=== Section Start ===

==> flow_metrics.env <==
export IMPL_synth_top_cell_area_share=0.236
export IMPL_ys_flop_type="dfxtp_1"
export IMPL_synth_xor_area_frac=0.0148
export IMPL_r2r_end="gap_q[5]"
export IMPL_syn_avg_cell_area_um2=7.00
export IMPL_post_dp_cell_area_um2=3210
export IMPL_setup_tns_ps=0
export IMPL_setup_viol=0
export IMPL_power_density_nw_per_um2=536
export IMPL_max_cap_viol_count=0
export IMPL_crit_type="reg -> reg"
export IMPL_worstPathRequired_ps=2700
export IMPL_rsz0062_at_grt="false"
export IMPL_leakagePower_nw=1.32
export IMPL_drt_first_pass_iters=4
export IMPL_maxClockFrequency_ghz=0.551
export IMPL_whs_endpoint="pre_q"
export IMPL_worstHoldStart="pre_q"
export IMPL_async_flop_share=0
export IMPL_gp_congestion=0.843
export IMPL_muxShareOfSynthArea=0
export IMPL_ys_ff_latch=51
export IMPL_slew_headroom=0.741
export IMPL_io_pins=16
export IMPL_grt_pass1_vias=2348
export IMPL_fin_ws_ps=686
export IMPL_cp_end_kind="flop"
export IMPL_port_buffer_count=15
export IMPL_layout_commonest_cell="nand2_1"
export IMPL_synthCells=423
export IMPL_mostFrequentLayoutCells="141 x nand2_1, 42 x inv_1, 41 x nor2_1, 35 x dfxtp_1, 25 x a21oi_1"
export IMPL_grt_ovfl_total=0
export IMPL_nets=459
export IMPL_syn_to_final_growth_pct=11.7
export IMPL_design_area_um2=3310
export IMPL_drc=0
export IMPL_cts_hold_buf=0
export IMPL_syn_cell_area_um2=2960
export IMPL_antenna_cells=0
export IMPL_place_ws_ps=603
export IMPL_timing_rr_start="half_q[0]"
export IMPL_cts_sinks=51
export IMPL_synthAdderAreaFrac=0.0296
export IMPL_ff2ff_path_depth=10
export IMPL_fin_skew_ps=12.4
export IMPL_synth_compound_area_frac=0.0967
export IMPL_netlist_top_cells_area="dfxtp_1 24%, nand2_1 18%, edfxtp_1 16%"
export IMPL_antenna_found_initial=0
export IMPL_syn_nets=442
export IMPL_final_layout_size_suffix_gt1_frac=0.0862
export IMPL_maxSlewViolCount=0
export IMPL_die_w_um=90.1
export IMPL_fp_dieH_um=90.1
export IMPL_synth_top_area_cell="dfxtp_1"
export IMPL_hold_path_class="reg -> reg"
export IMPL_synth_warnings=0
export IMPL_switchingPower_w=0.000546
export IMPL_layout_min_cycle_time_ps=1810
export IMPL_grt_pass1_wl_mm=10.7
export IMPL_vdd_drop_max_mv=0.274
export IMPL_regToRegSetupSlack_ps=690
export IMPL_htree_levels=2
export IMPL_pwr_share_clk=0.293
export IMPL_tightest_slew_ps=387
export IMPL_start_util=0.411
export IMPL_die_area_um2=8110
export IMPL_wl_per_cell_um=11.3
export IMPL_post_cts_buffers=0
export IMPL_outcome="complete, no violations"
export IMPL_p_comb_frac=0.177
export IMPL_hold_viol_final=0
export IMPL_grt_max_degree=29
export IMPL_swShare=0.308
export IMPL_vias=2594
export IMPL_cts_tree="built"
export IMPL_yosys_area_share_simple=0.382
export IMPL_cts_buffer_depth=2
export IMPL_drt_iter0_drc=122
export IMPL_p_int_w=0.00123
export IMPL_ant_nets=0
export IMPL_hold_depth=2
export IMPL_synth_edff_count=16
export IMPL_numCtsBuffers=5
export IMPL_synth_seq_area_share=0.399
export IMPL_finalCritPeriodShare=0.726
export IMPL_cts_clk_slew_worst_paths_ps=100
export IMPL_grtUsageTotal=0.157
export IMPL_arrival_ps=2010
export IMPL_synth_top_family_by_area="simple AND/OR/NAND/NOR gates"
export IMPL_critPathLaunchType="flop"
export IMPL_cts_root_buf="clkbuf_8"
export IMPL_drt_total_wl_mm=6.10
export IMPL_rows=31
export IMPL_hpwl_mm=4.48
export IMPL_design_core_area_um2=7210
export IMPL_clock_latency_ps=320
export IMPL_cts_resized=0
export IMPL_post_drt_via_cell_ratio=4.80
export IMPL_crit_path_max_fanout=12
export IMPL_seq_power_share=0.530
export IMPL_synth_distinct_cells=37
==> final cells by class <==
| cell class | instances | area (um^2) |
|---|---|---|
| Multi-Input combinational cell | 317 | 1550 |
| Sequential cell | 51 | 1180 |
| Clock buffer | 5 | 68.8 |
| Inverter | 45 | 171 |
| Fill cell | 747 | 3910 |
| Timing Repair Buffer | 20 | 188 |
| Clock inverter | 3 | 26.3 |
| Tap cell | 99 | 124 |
`config.mk`:
```
export PLATFORM = sky130hd
export DESIGN_NAME = writeback_unit_flat
export DESIGN_NICKNAME = d
export VERILOG_FILES = /design/src/rtl/writeback_unit_if.sv /design/src/rtl/writeback_unit.sv /design/src/flat_wrapper.sv
export SDC_FILE = /design/constraint.sdc
export NUM_CORES = 1
export LEC_CHECK = 0
export CAP_MARGIN = 20
export CORE_MARGIN = 4
export CORE_UTILIZATION = 42
export CTS_CLUSTER_DIAMETER = 40
export DETAILED_ROUTE_END_ITERATION = 8
export GPL_TIMING_DRIVEN = 0
export PLACE_DENSITY = 0.81
export SYNTH_ARGS = -nofsm -noshare
export SYNTH_HDL_FRONTEND = slang
export SYNTH_SLANG_ARGS = --single-unit
export TNS_END_PERCENT = 5
```
`constraint.sdc`:
```
create_clock -name clk -period 2 [get_ports clk]
set_input_delay 0.4 -clock clk [delete_from_list [all_inputs] [get_ports clk]]
set_output_delay 0.4 -clock clk [all_outputs]
set_load 0.01 [all_outputs]
```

=== Section End ===

■ **Task brief**
Take the stretch of lines above from the one containing "export IMPL_fin_ws_ps=686" through the one containing "export IMPL_final_layout_size_suffix_gt1_frac=0.0862" and repeat it exactly, adding no other line.

■ **Answer to this task**
export IMPL_fin_ws_ps=686
export IMPL_cp_end_kind="flop"
export IMPL_port_buffer_count=15
export IMPL_layout_commonest_cell="nand2_1"
export IMPL_synthCells=423
export IMPL_mostFrequentLayoutCells="141 x nand2_1, 42 x inv_1, 41 x nor2_1, 35 x dfxtp_1, 25 x a21oi_1"
export IMPL_grt_ovfl_total=0
export IMPL_nets=459
export IMPL_syn_to_final_growth_pct=11.7
export IMPL_design_area_um2=3310
export IMPL_drc=0
export IMPL_cts_hold_buf=0
export IMPL_syn_cell_area_um2=2960
export IMPL_antenna_cells=0
export IMPL_place_ws_ps=603
export IMPL_timing_rr_start="half_q[0]"
export IMPL_cts_sinks=51
export IMPL_synthAdderAreaFrac=0.0296
export IMPL_ff2ff_path_depth=10
export IMPL_fin_skew_ps=12.4
export IMPL_synth_compound_area_frac=0.0967
export IMPL_netlist_top_cells_area="dfxtp_1 24%, nand2_1 18%, edfxtp_1 16%"
export IMPL_antenna_found_initial=0
export IMPL_syn_nets=442
export IMPL_final_layout_size_suffix_gt1_frac=0.0862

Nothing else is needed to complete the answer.